New mental health alliance to drive cost benefits
Media Release
7 July 2009
New mental health
alliance to drive cost benefits and innovation
Community based mental health services from throughout New Zealand have joined forces to bring together their collective expertise to share resources and ideas, minimize duplication and maximize their effectiveness.
ARC (act regionally and collaborate nationally) Group members are Walsh Trust (West Auckland), Wellink Trust (Wellington), Comcare (Christchurch) and Pact (Otago/Southland). They have agreed to work together in order to achieve critical mass in key areas, while retaining their own community identities.
ARC Group will be launched at a function in Wellington on 8 July 2009 to mark the 20th anniversary of the Wellink Trust.
Wellink Chief Executive Virginia MacEwan says the ARC collaboration offers the best of both worlds for members. “We get key benefits such as enhanced administrative capacity from being part of a larger group while still being grounded in our own communities, where recovery occurs and is sustained.”
ARC members are committed to the reform of New Zealand’s mental health services. They believe that while traditional mental health care approaches play a key role in the sector, the future lies in improving the capacity and capability of community-based support services and each community.
Virginia MacEwan says community based services have proved their worth over the past 20 years, making a strong contribution at the front line of mental health. Yet right now the sector faces real challenges in terms of strategic development, funding models and dominance of traditional approaches to service delivery.

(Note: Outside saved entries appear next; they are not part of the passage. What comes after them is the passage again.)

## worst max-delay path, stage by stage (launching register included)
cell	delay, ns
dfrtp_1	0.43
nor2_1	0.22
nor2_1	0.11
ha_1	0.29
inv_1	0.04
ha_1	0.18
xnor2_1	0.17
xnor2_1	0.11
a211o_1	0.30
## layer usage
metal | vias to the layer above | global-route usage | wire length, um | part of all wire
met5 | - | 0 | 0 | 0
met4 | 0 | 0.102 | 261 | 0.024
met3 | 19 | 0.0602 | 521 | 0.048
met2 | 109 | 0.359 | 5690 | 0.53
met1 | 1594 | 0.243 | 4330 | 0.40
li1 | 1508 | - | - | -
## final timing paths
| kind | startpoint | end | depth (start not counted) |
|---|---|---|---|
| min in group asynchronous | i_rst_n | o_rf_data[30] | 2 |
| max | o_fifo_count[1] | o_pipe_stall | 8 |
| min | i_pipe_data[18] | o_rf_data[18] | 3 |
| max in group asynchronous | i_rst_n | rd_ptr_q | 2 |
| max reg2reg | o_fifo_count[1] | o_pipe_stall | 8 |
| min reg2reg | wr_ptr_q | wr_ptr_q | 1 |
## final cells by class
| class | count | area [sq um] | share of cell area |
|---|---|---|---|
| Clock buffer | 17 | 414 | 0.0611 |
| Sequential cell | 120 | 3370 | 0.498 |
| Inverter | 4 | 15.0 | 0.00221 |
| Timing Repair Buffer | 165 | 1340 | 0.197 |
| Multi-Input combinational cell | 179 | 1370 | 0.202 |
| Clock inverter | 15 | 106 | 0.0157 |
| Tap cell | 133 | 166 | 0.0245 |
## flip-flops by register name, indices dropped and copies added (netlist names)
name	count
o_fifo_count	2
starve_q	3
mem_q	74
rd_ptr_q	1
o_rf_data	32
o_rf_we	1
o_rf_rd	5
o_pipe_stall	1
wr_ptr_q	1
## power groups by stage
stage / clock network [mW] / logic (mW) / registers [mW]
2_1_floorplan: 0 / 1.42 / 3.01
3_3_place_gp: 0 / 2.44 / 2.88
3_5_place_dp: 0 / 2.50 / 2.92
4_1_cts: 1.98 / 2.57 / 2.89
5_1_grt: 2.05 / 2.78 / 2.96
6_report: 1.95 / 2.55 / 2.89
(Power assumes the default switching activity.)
### src/rtl/turn_controller_if.sv
// turn_controller_if: game-control inputs and HUD-facing outputs of the turn sequencer
interface turn_controller_if;
  logic       start;
  logic       pair_valid;
  logic       pair_match;
  logic       pause;
  logic [3:0] p1_score;
  logic [3:0] p2_score;
  logic [3:0] timer;
  logic       player;
  logic [1:0] winner;
  logic       game_over;
  logic       turn_timeout;
  modport master (
    output start, pair_valid, pair_match, pause,
    input  p1_score, p2_score, timer, player, winner, game_over, turn_timeout
  );
  modport slave (
    input  start, pair_valid, pair_match, pause,
    output p1_score, p2_score, timer, player, winner, game_over, turn_timeout
  );
endinterface

### src/rtl/turn_controller.sv
// turn_controller: card-match turn sequencer with scores, per-turn countdown, timeouts and winner
module turn_controller #(
  parameter int TICKS_PER_SEC = 50_000_000,
  parameter int TURN_SECONDS  = 15,
  parameter int TOTAL_PAIRS   = 8
) (
  input logic              clock_i,
  input logic              reset_n_i,
  turn_controller_if.slave bus
);
  typedef enum logic [1:0] {IDLE, PLAY, OVER} state_t;
  localparam int PW = $clog2(TICKS_PER_SEC);
  localparam logic [3:0] TS = 4'(TURN_SECONDS);
  state_t        state_q, state_d;
  logic [PW-1:0] pre_q, pre_d;
  logic [3:0]    p1_q, p1_d, p2_q, p2_d, timer_q, timer_d, pairs_q, pairs_d;
  logic          player_q, player_d, timeout_q, timeout_d;
  logic [1:0]    winner_q, winner_d;
  logic          play, tick, pv, done;
  assign play = state_q == PLAY;
  assign tick = play && !bus.pause && pre_q == PW'(TICKS_PER_SEC - 1);
  assign pv   = play && bus.pair_valid;
  assign done = pv && bus.pair_match && pairs_q + 4'd1 == 4'(TOTAL_PAIRS);
  always_ff @(posedge clock_i or negedge reset_n_i)
    if (!reset_n_i) begin
      state_q   <= IDLE;
      pre_q     <= '0;
      p1_q      <= '0;
      p2_q      <= '0;
      timer_q   <= TS;
      pairs_q   <= '0;
      player_q  <= 1'b0;
      timeout_q <= 1'b0;
      winner_q  <= 2'b00;
    end else begin
      state_q   <= state_d;
      pre_q     <= pre_d;
      p1_q      <= p1_d;
      p2_q      <= p2_d;
      timer_q   <= timer_d;
      pairs_q   <= pairs_d;
      player_q  <= player_d;
      timeout_q <= timeout_d;
      winner_q  <= winner_d;
    end
  always_comb state_d = bus.start ? PLAY : done ? OVER : state_q;
  // a pair event overrides a coincident tick, so the tick branch is only reached without one
  always_comb begin
    pre_d     = pre_q;
    p1_d      = p1_q;
    p2_d      = p2_q;
    timer_d   = timer_q;
    pairs_d   = pairs_q;
    player_d  = player_q;
    timeout_d = 1'b0;
    winner_d  = winner_q;
    if (bus.start) begin
      pre_d    = '0;
      p1_d     = '0;
      p2_d     = '0;
      timer_d  = TS;
      pairs_d  = '0;
      player_d = 1'b0;
      winner_d = 2'b00;
    end else if (pv) begin
      pre_d   = '0;
      timer_d = TS;
      if (bus.pair_match) begin
        p1_d    = !player_q && p1_q != 4'hf ? p1_q + 4'd1 : p1_q;
        p2_d    = player_q && p2_q != 4'hf ? p2_q + 4'd1 : p2_q;
        pairs_d = pairs_q + 4'd1;
      end else
        player_d = !player_q;
      if (done) winner_d = p1_d > p2_d ? 2'b01 : p2_d > p1_d ? 2'b10 : 2'b11;
    end else if (play && !bus.pause) begin
      pre_d = tick ? '0 : pre_q + PW'(1);
      if (tick) begin
        timer_d   = timer_q > 4'd1 ? timer_q - 4'd1 : TS;
        player_d  = timer_q == 4'd1 ? !player_q : player_q;
        timeout_d = timer_q == 4'd1;
      end
    end
  end
  assign bus.p1_score     = p1_q;
  assign bus.p2_score     = p2_q;
  assign bus.timer        = timer_q;
  assign bus.player       = player_q;
  assign bus.winner       = winner_q;
  assign bus.game_over    = state_q == OVER;
  assign bus.turn_timeout = timeout_q;
endmodule

### src/flat_wrapper.sv
// flat-port wrapper written by rule: the top's interface ports become plain ports
module turn_controller_flat 
#(
  parameter int TICKS_PER_SEC = 50_000_000,
  parameter int TURN_SECONDS  = 15,
  parameter int TOTAL_PAIRS   = 8
)
  (clock_i, reset_n_i, bus_start, bus_pair_valid, bus_pair_match, bus_pause, bus_p1_score, bus_p2_score, bus_timer, bus_player, bus_winner, bus_game_over, bus_turn_timeout);
  turn_controller_if bus_i ();
  input logic clock_i;
  input logic reset_n_i;
  input wire logic [$bits(bus_i.start)-1:0] bus_start;
  input wire logic [$bits(bus_i.pair_valid)-1:0] bus_pair_valid;
  input wire logic [$bits(bus_i.pair_match)-1:0] bus_pair_match;
  input wire logic [$bits(bus_i.pause)-1:0] bus_pause;
  output wire logic [$bits(bus_i.p1_score)-1:0] bus_p1_score;
  output wire logic [$bits(bus_i.p2_score)-1:0] bus_p2_score;
  output wire logic [$bits(bus_i.timer)-1:0] bus_timer;
  output wire logic [$bits(bus_i.player)-1:0] bus_player;
  output wire logic [$bits(bus_i.winner)-1:0] bus_winner;
  output wire logic [$bits(bus_i.game_over)-1:0] bus_game_over;
  output wire logic [$bits(bus_i.turn_timeout)-1:0] bus_turn_timeout;
  assign bus_i.start = bus_start;
  assign bus_i.pair_valid = bus_pair_valid;
  assign bus_i.pair_match = bus_pair_match;
  assign bus_i.pause = bus_pause;
  assign bus_p1_score = bus_i.p1_score;
  assign bus_p2_score = bus_i.p2_score;
  assign bus_timer = bus_i.timer;
  assign bus_player = bus_i.player;
  assign bus_winner = bus_i.winner;
  assign bus_game_over = bus_i.game_over;
  assign bus_turn_timeout = bus_i.turn_timeout;
  turn_controller #(.TICKS_PER_SEC(TICKS_PER_SEC), .TURN_SECONDS(TURN_SECONDS), .TOTAL_PAIRS(TOTAL_PAIRS)) u_core (.clock_i(clock_i), .reset_n_i(reset_n_i), .bus(bus_i));
endmodule
<file path="src/rtl/pid_ch_scheduler_if.sv">
// pid_ch_scheduler_if: request/gain/result bundle between control loops and the PID scheduler
interface pid_ch_scheduler_if #(parameter int CH_NUM = 4, parameter int DW = 10, parameter int PW = 8, parameter int OW = 16);
  localparam int CW = $clog2(CH_NUM);
  logic [CH_NUM-1:0] req;
  logic [CH_NUM*DW-1:0] target;
  logic [CH_NUM*DW-1:0] y;
  logic [PW-1:0] kp;
  logic [PW-1:0] ki;
  logic [PW-1:0] kd;
  logic [CH_NUM-1:0] ch_clr;
  logic [CH_NUM-1:0] ack;
  logic busy;
  logic out_valid;
  logic [CW-1:0] out_ch;
  logic signed [OW-1:0] uk;
  modport master (output req, target, y, kp, ki, kd, ch_clr, input ack, busy, out_valid, out_ch, uk);
  modport slave (input req, target, y, kp, ki, kd, ch_clr, output ack, busy, out_valid, out_ch, uk);
endinterface

</file>
<file path="src/rtl/pid_ch_scheduler.sv">
// pid_ch_scheduler: round-robin time-shared incremental PID with one multiplier and per-channel history
module pid_ch_scheduler #(parameter int CH_NUM = 4, parameter int DW = 10, parameter int PW = 8, parameter int OW = 16) (
  input logic clk,
  input logic rst_n,
  pid_ch_scheduler_if.slave bus
);
  localparam int CW = $clog2(CH_NUM);
  localparam int EW = DW + 1;
  localparam int XW = DW + 3;
  localparam int MW = PW + DW + 4;
  localparam int AW = PW + DW + 6;
  localparam int SW = (OW > AW ? OW : AW) + 1;
  localparam logic signed [SW-1:0] SMAX = {{(SW-OW+1){1'b0}}, {(OW-1){1'b1}}};
  localparam logic signed [SW-1:0] SMIN = {{(SW-OW+1){1'b1}}, {(OW-1){1'b0}}};
  typedef enum logic [2:0] {IDLE, ERR, MP, MI, MD, UPD} state_t;
  state_t state;
  logic [CW-1:0] ptr, g, gnt;
  logic gnt_ok;
  int j;
  logic signed [DW-1:0] t_l, y_l;
  logic [PW-1:0] kp_l, ki_l, kd_l, gain;
  logic signed [EW-1:0] e0;
  logic signed [EW-1:0] e1 [CH_NUM];
  logic signed [EW-1:0] e2 [CH_NUM];
  logic signed [OW-1:0] u [CH_NUM];
  logic signed [XW-1:0] dp, dd, opd;
  logic signed [MW-1:0] prod;
  logic signed [AW-1:0] acc;
  logic signed [SW-1:0] sum;
  logic signed [OW-1:0] sat;
  // search downward so the channel nearest ptr+1 is the last, winning assignment
  always_comb begin
    gnt = '0;
    gnt_ok = 1'b0;
    j = 0;
    for (int k = CH_NUM - 1; k >= 0; k--) begin
      j = (int'(ptr) + 1 + k) % CH_NUM;
      if (bus.req[j[CW-1:0]]) begin
        gnt = j[CW-1:0];
        gnt_ok = 1'b1;
      end
    end
  end
  always_comb begin
    dp = XW'(e0) - XW'(e1[g]);
    dd = XW'(e0) - (XW'(e1[g]) <<< 1) + XW'(e2[g]);
    gain = state == MP ? kp_l : state == MI ? ki_l : kd_l;
    opd = state == MP ? dp : state == MI ? XW'(e0) : dd;
    prod = MW'($signed({1'b0, gain})) * MW'(opd);
    sum = SW'(u[g]) + SW'(acc);
    sat = sum > SMAX ? SMAX[OW-1:0] : sum < SMIN ? SMIN[OW-1:0] : sum[OW-1:0];
  end
  always_ff @(posedge clk or negedge rst_n) begin
    if (!rst_n) begin
      state <= IDLE;
      ptr <= CW'(CH_NUM - 1);
      g <= '0;
      t_l <= '0;
      y_l <= '0;
      kp_l <= '0;
      ki_l <= '0;
      kd_l <= '0;
      e0 <= '0;
      acc <= '0;
      bus.ack <= '0;
      bus.busy <= 1'b0;
      bus.out_valid <= 1'b0;
      bus.out_ch <= '0;
      bus.uk <= '0;
      for (int i = 0; i < CH_NUM; i++) begin
        e1[i] <= '0;
        e2[i] <= '0;
        u[i] <= '0;
      end
    end else begin
      bus.ack <= '0;
      bus.out_valid <= 1'b0;
      case (state)
        IDLE: if (gnt_ok) begin
          bus.ack <= {{(CH_NUM-1){1'b0}}, 1'b1} << gnt;
          bus.busy <= 1'b1;
          ptr <= gnt;
          g <= gnt;
          t_l <= bus.target[gnt*DW +: DW];
          y_l <= bus.y[gnt*DW +: DW];
          kp_l <= bus.kp;
          ki_l <= bus.ki;
          kd_l <= bus.kd;
          state <= ERR;
        end
        ERR: begin
          e0 <= EW'(t_l) - EW'(y_l);
          acc <= '0;
          state <= MP;
        end
        MP: begin
          acc <= acc + AW'(prod);
          state <= MI;
        end
        MI: begin
          acc <= acc + AW'(prod);
          state <= MD;
        end
        MD: begin
          acc <= acc + AW'(prod);
          state <= UPD;
        end
        default: begin
          bus.out_valid <= 1'b1;
          bus.out_ch <= g;
          bus.uk <= sat;
          bus.busy <= 1'b0;
          state <= IDLE;
        end
      endcase
      // a clear on the writeback edge wins over the history update
      for (int i = 0; i < CH_NUM; i++) begin
        if (bus.ch_clr[i]) begin
          e1[i] <= '0;
          e2[i] <= '0;
          u[i] <= '0;
        end else if (state == UPD && g == CW'(i)) begin
          u[i] <= sat;
          e2[i] <= e1[i];
          e1[i] <= e0;
        end
      end
    end
  end
endmodule

</file>
<file path="src/flat_wrapper.sv">
// flat-port wrapper written by rule: the top's interface ports become plain ports
module pid_ch_scheduler_flat 
#(parameter int CH_NUM = 4, parameter int DW = 10, parameter int PW = 8, parameter int OW = 16)
  (clk, rst_n, bus_req, bus_target, bus_y, bus_kp, bus_ki, bus_kd, bus_ch_clr, bus_ack, bus_busy, bus_out_valid, bus_out_ch, bus_uk);
  pid_ch_scheduler_if #(.CH_NUM(CH_NUM), .DW(DW), .PW(PW), .OW(OW)) bus_i ();
  input logic clk;
  input logic rst_n;
  input wire logic [$bits(bus_i.req)-1:0] bus_req;
  input wire logic [$bits(bus_i.target)-1:0] bus_target;
  input wire logic [$bits(bus_i.y)-1:0] bus_y;
  input wire logic [$bits(bus_i.kp)-1:0] bus_kp;
  input wire logic [$bits(bus_i.ki)-1:0] bus_ki;
  input wire logic [$bits(bus_i.kd)-1:0] bus_kd;
  input wire logic [$bits(bus_i.ch_clr)-1:0] bus_ch_clr;
  output wire logic [$bits(bus_i.ack)-1:0] bus_ack;
  output wire logic [$bits(bus_i.busy)-1:0] bus_busy;
  output wire logic [$bits(bus_i.out_valid)-1:0] bus_out_valid;
  output wire logic [$bits(bus_i.out_ch)-1:0] bus_out_ch;
  output wire logic [$bits(bus_i.uk)-1:0] bus_uk;
  assign bus_i.req = bus_req;
  assign bus_i.target = bus_target;
  assign bus_i.y = bus_y;
  assign bus_i.kp = bus_kp;
  assign bus_i.ki = bus_ki;
  assign bus_i.kd = bus_kd;
  assign bus_i.ch_clr = bus_ch_clr;
  assign bus_ack = bus_i.ack;
  assign bus_busy = bus_i.busy;
  assign bus_out_valid = bus_i.out_valid;
  assign bus_out_ch = bus_i.out_ch;
  assign bus_uk = bus_i.uk;
  pid_ch_scheduler #(.CH_NUM(CH_NUM), .DW(DW), .PW(PW), .OW(OW)) u_core (.clk(clk), .rst_n(rst_n), .bus(bus_i));
endmodule
</file>
<file path="config.mk">
export PLATFORM = sky130hd
export DESIGN_NAME = pid_ch_scheduler_flat
export DESIGN_NICKNAME = d
export VERILOG_FILES = /design/src/rtl/pid_ch_scheduler_if.sv /design/src/rtl/pid_ch_scheduler.sv /design/src/flat_wrapper.sv
export SDC_FILE = /design/constraint.sdc
export NUM_CORES = 1
export LEC_CHECK = 0
export BUFFER_PORTS_ARGS = -buffer_cell sky130_fd_sc_hd__buf_2
export CAP_MARGIN = 20
export CORE_MARGIN = 2
export CORE_UTILIZATION = 55
export DETAILED_ROUTE_END_ITERATION = 10
export PLACE_DENSITY = 0.74
export REMOVE_ABC_BUFFERS = 1
export SLEW_MARGIN = 0
export SYNTH_ARGS = -nofsm -noshare
export SYNTH_HDL_FRONTEND = slang
export SYNTH_SLANG_ARGS = --single-unit
</file>
<file path="constraint.sdc">
create_clock -name clk -period 11.6 [get_ports clk]
set_clock_uncertainty 0.15 [all_clocks]
set_input_delay 2.32 -clock clk [delete_from_list [all_inputs] [get_ports clk]]
set_output_delay 2.32 -clock clk [all_outputs]
set_load 0.01 [all_outputs]
</file>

“Despite these constraints, while DHB providers grapple with soaring deficits, NGOs continue to deliver and innovate within their budgets. NGOs providing mental health support services have become synonymous in New Zealand with low cost, high volume, service delivery.”
ARC welcomes the Government’s current focus on resourcing the front line because members pride themselves on understanding and responding to real need in their communities, she says.
“We are cost effective and often highly innovative. Collectively we employ 600 professional staff supported by skilled managers and administrative teams, providing services to around 3500 people each year.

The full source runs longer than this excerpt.